:: Work required ::
Copy the listing below line for line, starting at its first line and ending with the line that has "export PLACE_DENSITY = 0.79" in it. Add nothing.

—————

<file path="config.mk">
export PLATFORM = sky130hd
export DESIGN_NAME = dlart_console_ctrl
export DESIGN_NICKNAME = d
export VERILOG_FILES = /design/src/rtl/dlart_console_ctrl.sv
export SDC_FILE = /design/constraint.sdc
export NUM_CORES = 1
export LEC_CHECK = 0
export BUFFER_PORTS_ARGS = -buffer_cell sky130_fd_sc_hd__buf_2
export CORE_MARGIN = 4
export CORE_UTILIZATION = 56
export CTS_CLUSTER_SIZE = 8
export DETAILED_ROUTE_END_ITERATION = 7
export GPL_TIMING_DRIVEN = 0
export PLACE_DENSITY = 0.79
export SYNTH_ARGS = -nofsm -noshare
export SYNTH_HDL_FRONTEND = slang
export SYNTH_SLANG_ARGS = --single-unit
</file>
<file path="constraint.sdc">
create_clock -name clk -period 2.9 [get_ports clk]
set_clock_uncertainty 0.1 [all_clocks]
set_input_delay 0.29 -clock clk [delete_from_list [all_inputs] [get_ports clk]]
set_output_delay 0.29 -clock clk [all_outputs]
set_load 0.05 [all_outputs]
</file>
<file path="src/rtl/dlart_console_ctrl.sv">
// dlart_console_ctrl: DCJ11 console DLART (RCSR/RBUF/XCSR/XBUF) with RX/TX byte FIFOs.
// Optional feature macro: DLART_IRQ_EN (CSR interrupt enables and rx_irq/tx_irq ports). Rev 1.0
`default_nettype none

module dlart_console_ctrl #(
  parameter int          FIFO_DEPTH  = 4,
  parameter logic [21:0] BASE_ADDR   = 22'o17777560,
  parameter int          SYNC_STAGES = 2
) (
  input  logic        clk,
  input  logic        rst_n,
  input  logic        ale_n,
  input  logic        sctl_n,
  input  logic        bufctl_n,
  input  logic [3:0]  aio,
  input  logic [1:0]  bs,
  input  logic [21:0] dal_in,
  output logic [15:0] dal_out,
  output logic        dal_oe,
  output logic        dlart_hit,
  output logic [7:0]  tx_data,
  output logic        tx_valid,
  input  logic        tx_ack,
  input  logic [7:0]  rx_data,
  input  logic        rx_valid
`ifdef DLART_IRQ_EN
  ,
  output logic        rx_irq,
  output logic        tx_irq
`endif
);

  localparam int AW = (FIFO_DEPTH > 1) ? $clog2(FIFO_DEPTH) : 1;
  localparam logic [AW:0] FULL_CNT = (AW+1)'(FIFO_DEPTH);

  localparam logic [1:0] ST_IDLE = 2'b00;
  localparam logic [1:0] ST_ADDR = 2'b01;
  localparam logic [1:0] ST_RD   = 2'b10;
  localparam logic [1:0] ST_WR   = 2'b11;

  localparam logic [1:0] SEL_RCSR = 2'b00;
  localparam logic [1:0] SEL_RBUF = 2'b01;
  localparam logic [1:0] SEL_XCSR = 2'b10;
  localparam logic [1:0] SEL_XBUF = 2'b11;

  // Strobe synchronizers; reset to the inactive (high) level so no edge appears at release.
  logic [SYNC_STAGES-1:0] ale_s, sctl_s, bufctl_s;
  logic                   ale_d, sctl_d, bufctl_d;

  always_ff @(posedge clk or negedge rst_n) begin
    if (!rst_n) begin
      ale_s    <= '1;
      sctl_s   <= '1;
      bufctl_s <= '1;
      ale_d    <= 1'b1;
      sctl_d   <= 1'b1;
      bufctl_d <= 1'b1;
    end else begin
      ale_s    <= {ale_s[SYNC_STAGES-2:0], ale_n};
      sctl_s   <= {sctl_s[SYNC_STAGES-2:0], sctl_n};
      bufctl_s <= {bufctl_s[SYNC_STAGES-2:0], bufctl_n};
      ale_d    <= ale_s[SYNC_STAGES-1];
      sctl_d   <= sctl_s[SYNC_STAGES-1];
      bufctl_d <= bufctl_s[SYNC_STAGES-1];
    end
  end

  logic ale_fall, ale_rise, sctl_fall, bufctl_rise, bufctl_low;
  assign ale_fall    =  ale_d & ~ale_s[SYNC_STAGES-1];
  assign ale_rise    = ~ale_d &  ale_s[SYNC_STAGES-1];
  assign sctl_fall   =  sctl_d & ~sctl_s[SYNC_STAGES-1];
  assign bufctl_rise = ~bufctl_d & bufctl_s[SYNC_STAGES-1];
  assign bufctl_low  = ~bufctl_s[SYNC_STAGES-1];

  logic [1:0] state;
  logic [1:0] sel_q;
  logic [3:0] aio_q;
  logic       hit_q;
  logic       rd_rbuf_q, rd_pop_q;

  logic rd_enter, wr_enter, rd_exit;
  assign rd_enter = (state == ST_ADDR) && !ale_rise && bufctl_low && aio_q[3] && hit_q;
  assign wr_enter = (state == ST_ADDR) && !ale_rise && sctl_fall && hit_q &&
                    ((aio_q == 4'b0001) || (aio_q == 4'b0011));
  assign rd_exit  = (state == ST_RD) && (ale_rise || bufctl_rise);

  // RX FIFO
  logic [7:0]  rx_mem [FIFO_DEPTH];
  logic [AW-1:0] rx_wr, rx_rd;
  logic [AW:0] rx_cnt;
  logic        rx_push, rx_pop, rx_nonempty, overrun;

  assign rx_nonempty = (rx_cnt != '0);
  assign rx_pop      = rd_exit && rd_pop_q && rx_nonempty;
  assign rx_push     = rx_valid && ((rx_cnt != FULL_CNT) || rx_pop);

  // TX FIFO
  logic [7:0]  tx_mem [FIFO_DEPTH];
  logic [AW-1:0] tx_wr, tx_rd;
  logic [AW:0] tx_cnt;
  logic        tx_push, tx_pop, tx_notfull;

  assign tx_notfull = (tx_cnt != FULL_CNT);
  assign tx_pop     = tx_ack && (tx_cnt != '0);
  assign tx_push    = wr_enter && (sel_q == SEL_XBUF) && (tx_notfull || tx_pop);
  assign tx_valid   = (tx_cnt != '0);
  assign tx_data    = tx_valid ? tx_mem[tx_rd] : 8'h00;

  always_ff @(posedge clk) begin
    if (rx_push) rx_mem[rx_wr] <= rx_data;
    if (tx_push) tx_mem[tx_wr] <= dal_in[7:0];
  end

  always_ff @(posedge clk or negedge rst_n) begin
    if (!rst_n) begin
      rx_wr   <= '0;
      rx_rd   <= '0;
      rx_cnt  <= '0;
      tx_wr   <= '0;
      tx_rd   <= '0;
      tx_cnt  <= '0;
      overrun <= 1'b0;
    end else begin
      if (rx_push) rx_wr <= rx_wr + 1'b1;
      if (rx_pop)  rx_rd <= rx_rd + 1'b1;
      rx_cnt <= rx_cnt + (AW+1)'(rx_push) - (AW+1)'(rx_pop);
      if (tx_push) tx_wr <= tx_wr + 1'b1;
      if (tx_pop)  tx_rd <= tx_rd + 1'b1;
      tx_cnt <= tx_cnt + (AW+1)'(tx_push) - (AW+1)'(tx_pop);
      if (rx_valid && !rx_push)
        overrun <= 1'b1;
      else if (rd_exit && rd_rbuf_q)
        overrun <= 1'b0;
    end
  end

  logic rx_ie, tx_ie;
`ifdef DLART_IRQ_EN
  always_ff @(posedge clk or negedge rst_n) begin
    if (!rst_n) begin
      rx_ie  <= 1'b0;
      tx_ie  <= 1'b0;
      rx_irq <= 1'b0;
      tx_irq <= 1'b0;
    end else begin
      if (wr_enter && (sel_q == SEL_RCSR)) rx_ie <= dal_in[6];
      if (wr_enter && (sel_q == SEL_XCSR)) tx_ie <= dal_in[6];
      rx_irq <= rx_nonempty & rx_ie;
      tx_irq <= tx_notfull & tx_ie;
    end
  end
`else
  assign rx_ie = 1'b0;
  assign tx_ie = 1'b0;
`endif

  logic [15:0] rd_mux;
  always_comb begin
    rd_mux = 16'h0000;
    case (sel_q)
      SEL_RCSR: rd_mux = {8'h00, rx_nonempty, rx_ie, 6'b000000};
      SEL_RBUF: rd_mux = {overrun, overrun, 6'b000000, rx_nonempty ? rx_mem[rx_rd] : 8'h00};
      SEL_XCSR: rd_mux = {8'h00, tx_notfull, tx_ie, 6'b000000};
      default:  rd_mux = 16'h0000;
    endcase
  end

  // Bus cycle FSM; synced ale_n rise aborts any state back to IDLE.
  always_ff @(posedge clk or negedge rst_n) begin
    if (!rst_n) begin
      state     <= ST_IDLE;
      sel_q     <= 2'b00;
      aio_q     <= 4'b0000;
      hit_q     <= 1'b0;
      rd_rbuf_q <= 1'b0;
      rd_pop_q  <= 1'b0;
      dal_oe    <= 1'b0;
      dal_out   <= 16'h0000;
    end else begin
      if (ale_rise) begin
        state <= ST_IDLE;
        hit_q <= 1'b0;
      end else begin
        case (state)
          ST_IDLE: if (ale_fall) begin
            state <= ST_ADDR;
            sel_q <= dal_in[2:1];
            aio_q <= aio;
            hit_q <= (bs == 2'b10) && (dal_in[21:3] == BASE_ADDR[21:3]) && (aio != 4'b1111);
          end
          ST_ADDR: begin
            if (rd_enter)      state <= ST_RD;
            else if (wr_enter) state <= ST_WR;
          end
          ST_RD:   if (bufctl_rise) state <= ST_ADDR;
          default: state <= state;
        endcase
      end
      if (rd_enter) begin
        dal_oe    <= 1'b1;
        dal_out   <= rd_mux;
        rd_rbuf_q <= (sel_q == SEL_RBUF);
        rd_pop_q  <= (sel_q == SEL_RBUF) && rx_nonempty;
      end else if (rd_exit) begin
        dal_oe    <= 1'b0;
        dal_out   <= 16'h0000;
        rd_rbuf_q <= 1'b0;
        rd_pop_q  <= 1'b0;
      end
    end
  end

  assign dlart_hit = hit_q;

  logic unused_bits;
  assign unused_bits = dal_in[0];

endmodule

`default_nettype wire
</file>
Word-level counts from Yosys, hierarchy flattened
Memory sizes are Yosys's and may differ from the RTL's.
Index checks and enable logic that the tools add are counted.
Operators by class
  add/subtract/negate cells: 8
  multipliers: 0
  div/mod/pow operators: 0
  magnitude comparators: 0
  equality and inequality tests: 15
  shift-type cells: 0
  mux-type cells: 24
  bitwise logic cells: 10
  reduce and logical (&&, ||, !) cells: 37
Operator list (number)
  case mux 16 bit (3 select lines): 1
  2-to-1 mux 16 bit: 2
  equality test 19 bit (second input constant): 1
  logical AND 1 bit: 19
  2-to-1 mux 8 bit: 2
  2-to-1 mux 1 bit: 13
  != test 3 bit (second input constant): 4
  2-to-1 mux 2 bit: 5
  adder 2 x 1 -> 2 bit (second input constant): 4
  equality test 2 bit (second input constant): 4
  != test 4 bit (second input constant): 2
  nonzero test 2 bit: 4
  adder 3 x 1 -> 3 bit: 2
  NOT 1 bit: 6
  case mux 2 bit (3 select lines): 1
  nonzero test 3 bit: 2
  subtractor 3 x 1 -> 3 bit: 2
  bitwise AND 1 bit: 4
  equality test 2 x 1 -> 1 bit (second input constant): 2
  equality test 4 x 1 -> 1 bit (second input constant): 1
  equality test 4 x 2 -> 1 bit (second input constant): 1
  logical NOT 2 bit: 2
  logical OR 1 bit: 4
  AND reduction 4 bit: 1
  4 further kinds: 5
Word-level totals
  bits in registers: 52
  bits in latches: 0
  RAM bits: 64
  bits in read-only memories: 0
  bits of input ports: 43
  output and inout port bits: 27
  word-level logic and storage cells: 117
  memories: 2
Memory list
  rx_mem: depth 4, bits a word 8, read ports 1, clocked after Yosys merged registers in 0, write ports 1, RTL line 88  | logic [7:0] rx_mem [FIFO_DEPTH];
  tx_mem: depth 4, bits a word 8, read ports 1, clocked after Yosys merged registers in 0, write ports 1, RTL line 98  | logic [7:0] tx_mem [FIFO_DEPTH];

Longest topological paths before layout
Gate-level depths: netlist of the first run.
  depth after elaboration: 11
  depth in mapped cells: 12
  mapped depth without buffers: 12

Worst setup path before layout of the first run
Ideal clock, no wire load.
  path type: reg2reg
  start: reg ale_s[1]
  end: reg rx_cnt[2]
  library setup time: 126 ps
  arrival: 2374 ps
  data required time: 2674 ps
  slack: 300 ps
  cell stages (with the launch flop): 12
  path buffers: 0
  period minus slack after synthesis: 2600 ps
  cell sequence: dfstp_2 ha_1 o211ai_2 a31oi_4 inv_1 ha_1 inv_1 ha_1 inv_1 fa_1 xnor2_1 xnor2_1
Between the ends
  word-level cells in the longest chain between the ends: 9
Ends and longest elaborated chain
  start: declaration: RTL line 47  | logic [SYNC_STAGES-1:0] ale_s, sctl_s, bufctl_s;
  start signal: assignment: RTL line 59  | ale_s <= {ale_s[SYNC_STAGES-2:0], ale_n};
  bitwise AND 1 bit (*): RTL line 70  | assign ale_rise = ~ale_d & ale_s[SYNC_STAGES-1];
  logical OR 1 bit (*): RTL line 85  | assign rd_exit = (state == ST_RD) && (ale_rise || bufctl_rise);
  logical AND 1 bit (*): RTL line 85
  logical AND 1 bit (*) (2 in a row): RTL line 94  | assign rx_pop = rd_exit && rd_pop_q && rx_nonempty;
  logical OR 1 bit: RTL line 95  | assign rx_push = rx_valid && ((rx_cnt != FULL_CNT) || rx_pop);
  logical AND 1 bit: RTL line 95
  adder 3 x 1 -> 3 bit: RTL line 126  | rx_cnt <= rx_cnt + (AW+1)'(rx_push) - (AW+1)'(rx_pop);
  subtractor 3 x 1 -> 3 bit (*): RTL line 126
  end signal: assignment: RTL line 126
  end: declaration: RTL line 90  | logic [AW:0] rx_cnt;
Mark *: on every way between the ends. The rest lies on a longest branch, timed or not.
A chain may end at the register's enable or synchronous reset.

Final worst setup path of the first run
  start: reg ale_d
  end: reg tx_cnt[2]
Between the ends
  word-level cells in the longest chain between the ends: 11
Ends and longest elaborated chain
  start: declaration: RTL line 48  | logic ale_d, sctl_d, bufctl_d;
  start signal: assignment: RTL line 62  | ale_d <= ale_s[SYNC_STAGES-1];
  NOT 1 bit: RTL line 70
  bitwise AND 1 bit: RTL line 70
  logical NOT 1 bit: RTL line 83  | assign wr_enter = (state == ST_ADDR) && !ale_rise && sctl_fall && hit_q &&
  logical AND 1 bit (4 in a row): RTL line 83
  logical AND 1 bit (2 in a row): RTL line 105  | assign tx_push = wr_enter && (sel_q == SEL_XBUF) && (tx_notfull || tx_pop);
  adder 3 x 1 -> 3 bit: RTL line 129  | tx_cnt <= tx_cnt + (AW+1)'(tx_push) - (AW+1)'(tx_pop);
  subtractor 3 x 1 -> 3 bit: RTL line 129
  end signal: assignment: RTL line 129
  end: declaration: RTL line 100  | logic [AW:0] tx_cnt;
Every way passes these cells.

==> flow_summary.yaml, run 1 <==
die:
  die_area_um2: 9630
  core_area_um2: 7810
  start_util_pct: 58.3
  fp.dieW_um: 98.2
  die_h_um: 98.2
  rows: 32
  io-pin-count: 70
yosys:
  postSynthCellCount: 273
  ys_warn_count: 0
  synth_seq_cells: 108
  seq_area_frac_synth_pct: 66.7
  synthArstFlopShare_pct: 40.7
  synth_edf_count: 64
  synth_area_per_cell_um2: 16.7
  synthTopCellsByCount: "edfxtp_1, dfrtp_1, and2_1"
  ys_types: 52
  synth_area_um2: 4550
  synth.most_common_cell: "edfxtp_1"
  yosys-top-cells-area: "edfxtp_1, dfrtp_1, dfstp_2"
  synth_top_area_share_pct: 42.2
  ys.flop_type: "edfxtp_1"
  yosys.area.top_type: "edfxtp_1"
routing:
  drc: 0
  routed_via_density: 5.36
  antenna_left: 0
  firstDrtPassIters: 4
  drtIter0Drc: 88
  wl_per_cell_um: 16.2
  wirelength_um: 7520
  vias: 2481
timing:
  timing.final.crit_share_pct: 94.4
  setup_viol: 0
  worstMarginPinSlew_ns: 0.969
  hold_viol_final: 0
  max_freq_ghz: 0.365
  rsz0062_at_grt: "no"
  tns_ns: 0
  drv_slew: 0
  slew_headroom_pct: 35.4
  period_needed_ns: 2.74
setup_path:
  crit_fanout: 7
  path_class: "flip-flop to flip-flop"
  crit_required_ns: 3.09
  critPathArrivalTime_ns: 2.92
  setup.worst_path.end_class: "flip-flop"
  crit_path_start_kind: "flip-flop"
clock_tree:
  cts_tree: "done"
  clockRootBuffer: "clkbuf_8"
  cts_sinks: 108
  clkLatencyLatePin_ns: 0.36
  clkTransAtPathRegs_ns: 0.11
  cts_buffers: 9
  htreeDepth: 3
  clock_path_buffers: 2
layout:
  nets: 415
  n_antenna_cell: 0
  multi_input_area_um2: 1380
  seqCellArea_um2: 3030
  fin_cells: 463
  syn_to_final_growth_pct: 15.6
  drive_gt1_share_pct: 34.3
  nFillCells: 542
min_path:
  hold_path_class: "primary input to flip-flop"
global_route:
  grt_antenna_before_repair: 0
  grtUsageTotal_pct: 16.8
  first_global_vias: 2570
  grt_overflow: 0
  grt_pass1_wl_um: 12700
  grt_max_degree: 45
power:
  power_density_nw_per_um2: 771
  p_leak_nw: 2.14
  max-vdd-ir-drop_v: 0.000455
placement:
  hpwl_um: 5440
  io_buffers: 63
  gp_congestion: 0.747
  placed_cells: 443
status:
  outcome: "complete, no violations"
job:
  drv_cap: 0
[flip-flops by register name, summed over array words and instances (netlist names), 3 cells and up]
| name | cells |
|---|---|
| rx_cnt | 3 |
| tx_mem | 32 |
| dal_out | 9 |
| aio_q | 3 |
| tx_cnt | 3 |
| rx_mem | 32 |
[per-layer routing]
metal  vias to the layer above  part of all wire, %  global-route usage [%]
met1                      1234                   44                    22.6
met5                         -                    0                       0
li1                       1181                    -                       -
met3                         9                  5.2                    4.50
met4                         0                  1.6                    5.57
met2                        57                   49                    27.1
[cell type report]
| class | instances | area share [%] |
|---|---|---|
| Multi-Input combinational cell | 139 | 26.3 |
| Tap cell | 102 | 2.43 |
| Buffer | 16 | 2.00 |
| Timing Repair Buffer | 67 | 6.76 |
| Clock inverter | 7 | 1.40 |
| Inverter | 15 | 1.07 |
| Clock buffer | 9 | 2.35 |
| Sequential cell | 108 | 57.7 |
[what timing repair did]
action	CTS	global route
hold buffers	4	0
gates resized for setup	0	2
endpoints found under the hold margin	5	0
buffers inserted	0	0
setup endpoints to repair	0	2
[report_power, final]
group | switching (mW) | leakage [nW] | internal [mW] | total (mW)
clock network | 0.544 | 0.0950 | 0.345 | 0.889
registers | 0.143 | 1.12 | 1.87 | 2.01
logic | 0.704 | 0.931 | 0.448 | 1.15
[worst max-delay path, stage by stage (launching register included)]
cell and delay [ns]:
dfstp_2 0.55, inv_1 0.05, ha_1 0.19, and4bb_4 0.32, and2_4 0.15, o2111a_2 0.29, a21o_1 0.14, ha_1 0.13
inv_1 0.04, fa_1 0.37, xnor2_1 0.18, xnor2_1 0.14
[final timing paths]
| kind | from | to | slack, ns | cells past startpoint |
|---|---|---|---|---|
| worst max-delay path | ale_d | tx_cnt[2] | 0.16 | 11 |
| worst min-delay path | rx_data[3] | rx_mem[3][3] | 0.03 | 1 |
| worst max register to register | ale_d | tx_cnt[2] | 0.16 | 11 |
| worst min register to register | bufctl_s[0] | bufctl_s[1] | 0.26 | 0 |
| max in group asynchronous | rst_n | sel_q[1] | 1.58 | 2 |
| min in group asynchronous | rst_n | dal_oe | 0.52 | 2 |
[per-stage QoR]
| step | setup slack [ns] | total power [mW] | util, % | cell area, µm² | hold slack (ns) |
|---|---|---|---|---|---|
| after floorplan | 0.300 | 2.92 | - | 4570 | -0.106 |
| after CTS | 0.0615 | 4.10 | 67.3 | 5250 | 0.0117 |
| after global placement | 0.130 | 3.17 | 64.2 | 5010 | 0.246 |
| after detailed placement | 0.0858 | 3.21 | 64.2 | 5010 | 0.249 |
| after global routing | 0.00879 | 4.31 | 67.4 | 5260 | 0.00630 |
| final | 0.162 | 4.05 | 67.4 | 5260 | 0.0331 |
[logic make-up (layout without fill, tap and decap cells)]
family	count (synthesis)	in the layout	share of synthesized area, %
DFF	108	108	66.7
and+or+nand+nor	56	56	7.37
buffers and inverters	31	114	3.55
AOI/OAI and AO/OA	28	28	5.47
muxes	23	23	10.2
adders and majority gates	16	16	4.73
xor gates and xnor gates	10	10	1.92
other	1	6	0.0824
[placed cells by master, fill, tap and decap left out, drive strengths merged, types with 3 or more instances in the layout]
cell,Yosys,final
buf,11,74
edfxtp,64,64
dfrtp,35,35
inv,15,20
and2,18,18
mux4,16,16
ha,14,14
clkbuf,5,14
xnor2,9,9
dfstp,9,9
nand2,7,7
nor2,7,7
a32o,7,7
mux2,7,7
nand4,6,6
conb,1,6
o21ai,4,4
dlygate4sd3,0,4
nor2b,3,3
Note: power is estimated with default switching activity, not from simulation.
==> run 2, diff against run 1 <==
CORE_UTILIZATION = 40   (was 56)
PLACE_DENSITY = unset   (was 0.79)
SKIP_LAST_GASP = 1   (was unset)
==> flow_summary.yaml, run 2 (synthesized netlist as in run 1, its figures left out) <==
power:
  max-vdd-ir-drop_v: 0.000462
  p_switching_mw: 1.46
  internal-power_mw: 2.94
  seq_power_share_pct: 45.6
  power_density_nw_per_um2: 813
  switching_share_pct: 33.2
  totalPowerFinal_mw: 4.40
  clkPwrFrac_pct: 28.0
  combPwrFrac_pct: 26.3
  p_leak_nw: 2.20
routing:
  vias: 2467
  firstDrtPassIters: 4
  wl_per_cell_um: 15.7
  drc: 0
  antenna_left: 0
  routed_via_density: 4.92
  wirelength_um: 7860
  drtIter0Drc: 66
setup_path:
  reg2reg_from: "ale_s[1]"
  crit_path_start_kind: "flip-flop"
  rr_worst_depth: 11
  setup.worst_path.end_class: "flip-flop"
  reg2reg_slack_ns: 0.17
  path_class: "flip-flop to flip-flop"
  r2r-end: "rx_cnt[2]"
  crit_path_start: "ale_s[1]"
  crit_fanout: 7
  critPathArrivalTime_ns: 2.89
  crit_required_ns: 3.06
die:
  start_util_pct: 41.4
  die_area_um2: 13200
  fp.dieW_um: 115
  rows: 38
  io-pin-count: 70
  core_area_um2: 11000
  die_h_um: 115
layout:
  nFillCells: 939
  fin_cells: 501
  layout_commonest_cell: "buf_2"
  reg_top3: "rx_mem: 32 flops, tx_mem: 32 flops, dal_out: 9 flops"
  n_antenna_cell: 0
  nets: 415
  final_cell_mix: "buf_2, edfxtp_1, dfrtp_1, and2_1, inv_1"
  syn_to_final_growth_pct: 18.8
  drive_gt1_share_pct: 34.3
clock_tree:
  htreeDepth: 3
  clkTransAtPathRegs_ns: 0.08
  clock_path_buffers: 2
  clockRootBuffer: "clkbuf_16"
  cts_sinks: 108
  cts_buffers: 9
  clkLatencyLatePin_ns: 0.35
  cts_tree: "done"
min_path:
  hold_path_class: "primary input to asynchronous set/reset pin"
placement:
  gp_congestion: 0.712
  io_buffers: 63
  placed_cells: 481
  hpwl_um: 5580
global_route:
  grtUsageTotal_pct: 13.1
  grt_overflow: 0
  grt_max_degree: 45
  grt_antenna_before_repair: 0
  first_global_vias: 2667
  grt_pass1_wl_um: 13200
timing:
  timing.final.crit_share_pct: 94.2
  drv_slew: 0
  worstMarginPinSlew_ns: 0.998
  max_freq_ghz: 0.366
  tns_ns: 0
  rsz0062_at_grt: "yes"
  hold_viol_final: 0
  period_needed_ns: 2.73
  slew_headroom_pct: 33.5
  setup_viol: 0
job:
  drv_cap: 0
status:
  outcome: "complete, no violations"
[run 2: what timing repair did]
item	CTS	global route
pin swaps	0	1
hold buffers	3	0
gates resized for setup	1	0
setup buffers	0	1
setup endpoints to repair	1	2
endpoints found under the hold margin	3	0
[run 2: critical path, stage by stage (launching register included)]
cell and delay (ns):
dfstp_2 0.56, ha_2 0.28, o211ai_2 0.16, a31oi_4 0.25
inv_1 0.07, ha_1 0.28, inv_1 0.05, ha_1 0.12
inv_1 0.05, fa_1 0.37, xnor2_1 0.19, xnor2_1 0.15
[run 2: how the worst max path moves through the flow]
| stage | to | slack [ns] | cells after the start |
|---|---|---|---|
| finish | rx_cnt[2] | 0.17 | 11 |
| global route | rx_cnt[2] | -0.01 | 11 |
| CTS | rx_cnt[2] | 0.08 | 11 |
| detailed placement | rx_cnt[2] | 0.02 | 11 |
| global placement | rx_cnt[2] | 0.07 | 11 |
| floorplan | rx_cnt[2] | 0.30 | 11 |
[run 2: power groups by stage]
stage | Combinational, mW | Clock [mW] | Sequential (mW)
finish | 1.16 | 1.23 | 2.01
global route | 1.28 | 1.33 | 2.04
CTS | 1.19 | 1.28 | 2.01
detailed placement | 1.18 | 0 | 2.04
global placement | 1.15 | 0 | 2.03
floorplan | 0.913 | 0 | 2.01
[run 2: metrics by stage]
stage                     utilization, %  cell area, µm²  setup WS (ns)  hold WS (ns)
after floorplan                        -            4570          0.300        -0.106
after CTS                           49.2            5400         0.0782        0.0389
after global routing                49.2            5410        -0.0101        0.0444
after global placement              46.1            5060         0.0739         0.246
after detailed placement            46.1            5060         0.0190         0.248
final                               49.2            5410          0.167        0.0188
[run 2: cell type report]
| type | count | area [µm²] | share of cell area (%) |
|---|---|---|---|
| Multi-Input combinational cell | 139 | 1380 | 25.5 |
| Tap cell | 140 | 175 | 3.24 |
| Inverter | 15 | 56.3 | 1.04 |
| Clock buffer | 9 | 225 | 4.16 |
| Timing Repair Buffer | 67 | 353 | 6.52 |
| Buffer | 16 | 105 | 1.94 |
| Sequential cell | 108 | 3030 | 56.1 |
| Clock inverter | 7 | 81.3 | 1.50 |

—————

:: Result for this exercise ::
<file path="config.mk">
export PLATFORM = sky130hd
export DESIGN_NAME = dlart_console_ctrl
export DESIGN_NICKNAME = d
export VERILOG_FILES = /design/src/rtl/dlart_console_ctrl.sv
export SDC_FILE = /design/constraint.sdc
export NUM_CORES = 1
export LEC_CHECK = 0
export BUFFER_PORTS_ARGS = -buffer_cell sky130_fd_sc_hd__buf_2
export CORE_MARGIN = 4
export CORE_UTILIZATION = 56
export CTS_CLUSTER_SIZE = 8
export DETAILED_ROUTE_END_ITERATION = 7
export GPL_TIMING_DRIVEN = 0
export PLACE_DENSITY = 0.79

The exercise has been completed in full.